Asian American Literary Review releases new Issue

FOR IMMEDIATE RELEASE

CONTACT:  Lawrence-Minh Bùi Davis, Editor-in-Chief, The Asian American Literary Review
editors@aalrmag.org
www.aalrmag.org

THE ASIAN AMERICAN LITERARY REVIEW RELEASES NEW WINTER/SPRING 2011 ISSUE, “COUNTING CITIZENS”

The Asian American Literary Review’s new issue, entitled “Counting Citizens,” is now available for purchase.  Featuring new writing by legendary Japanese Canadian novelist Joy Kogawa (Obasan), an interview with PEN/Hemingway award-winner Chang-rae Lee (A Gesture Life, The Surrendered) by Maud Casey, a forum on Census 2010 and multiracialism with Jeffrey Yang, C. Dale Young, and Srikanth Reddy, a Library of Congress bibliography of “lost” small magazine and journal publications by Carlos Bulosan (American Is in the Heart), and new poetry and prose by Kimiko Hahn, Prageeta Sharma, and Eric Gamalinda.

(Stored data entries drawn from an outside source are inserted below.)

==> design/flow/design.v <==
`default_nettype none
module systolic_pe(
  clk, reset, cntrl,
  i_stb, o_stb, i_busy, o_busy,
  data_in, weight_in, acc_in,
  acc_out, data_out, weight_out
);
  parameter data_size = 8;
  parameter acc_width = 32;
  input wire clk;
  input wire reset;
  input wire cntrl;
  input wire i_stb;
  input wire i_busy;
  input [data_size - 1:0] data_in;
  input [data_size - 1:0] weight_in;
  input [acc_width - 1:0] acc_in;
  output reg [acc_width - 1:0] acc_out;
  output reg [data_size - 1:0] data_out;
  output reg [data_size - 1:0] weight_out;
  output reg o_stb;
  output reg o_busy;
  reg [data_size + data_size - 1:0] mul_result; 
  reg [acc_width - 1:0] acc_reg;                 
  reg [data_size - 1:0] weight_reg;
  reg [data_size - 1:0] data_reg;
  localparam IDLE = 3'b000;
  localparam PROCESSING1 = 3'b001;
  localparam PROCESSING2 = 3'b010;
  localparam PROCESSING3 = 3'b011;
  localparam OUTPUT_READY = 3'b100;
  reg [2:0] state;
  always @(posedge clk) begin
    if (reset) begin
      o_stb <= 1'b0;
      o_busy <= 1'b0;
      acc_reg <= 0;
      mul_result <= 0;
      weight_reg <= 0;
      data_reg <= 0;
      state <= IDLE;
      acc_out <= 0;
      data_out <= 0;
      weight_out <= 0;
    end
    else begin
      case (state)
        IDLE: begin
          o_stb <= 1'b0;   
          if (i_stb) begin
            data_reg <= data_in;
            weight_reg <= weight_in;
            acc_reg <= acc_in;
            o_busy <= 1'b1;   
            state <= PROCESSING1;
          end
          else begin
            o_busy <= 1'b0;   
          end
        end
        PROCESSING1: begin
          mul_result <= data_reg * weight_reg;          
          state <= PROCESSING2;
        end
        PROCESSING2: begin
          acc_reg <= acc_in + mul_result;   
          state <= PROCESSING3;
        end
        PROCESSING3: begin
          acc_out <= acc_reg;  
          data_out <= data_reg;  
          weight_out <= weight_reg;  
          o_stb <= 1'b1;   
          state <= OUTPUT_READY;  
        end
        OUTPUT_READY: begin
          if (!i_busy) begin
            o_stb <= 1'b0;
            if (i_stb) begin
              data_reg <= data_in;
              weight_reg <= weight_in;
              acc_reg <= acc_in;
              state <= PROCESSING1;
            end
            else begin
              o_busy <= 1'b0;
              state <= IDLE;
            end
          end else begin
            o_stb <= 1'b1;
            state <= OUTPUT_READY;
          end
        end
        default: state <= IDLE;
      endcase
    end
  end
endmodule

These works reflect the richness of the Asian American experience and imagine what it means to be a “citizen” and not a “citizen” in all of the term’s complexity.  With family roots in Japan, India, the Philippines, Korea, China, and Viet Nam, the issue’s writers touch upon fluid identities and communities, mixed race, erased histories, and linguistic and cultural belonging.

Also featuring:

• translations of work by Japanese Peruvian poet José Watanabe
• photo-essay on post-Katrina NOLA Vietnamese American urban gardens, by Kari Lydersen
• photo-essay on Vietnam and the legacies of war, past and present, by Viet Thanh Nguyen
• video short and essay by Kip Fulbeck
• new poetry by Ray Hsu, Rick Barot, Aimee Nezhukumatathil, Adrienne Su, Ching-In Chen, Pimone Triplett, and Jeffrey Yang;  new fiction    by Shawna Yang Ryan, Nina McConigley, and Sangeeta Ray
• Arthur Sze interviewed by Gerald Maa;  comic art by Kaytea Petro and visuals by Tyrone Nagai
• book reviews of Kazuo Ishiguro’s Nocturnes, Larissa Lai’s Automaton Biographies, and Bich Minh Nguyen’s Short Girls

To subscribe, visit www.aalrmag.org/subscribe/

About The Asian American Literary Review
The Asian American Literary Review, Inc. is a not-for-profit literary arts organization, a space for those who consider the designation “Asian American” a fruitful starting point for artistic vision and community. We are committed to inclusion and community-building; we are committed to exploring where our many communities are going—our ever-evolving social realities and imaginative possibilities.  AALR was founded in 2009 with the assistance of the University of Maryland’s Asian American Studies Program.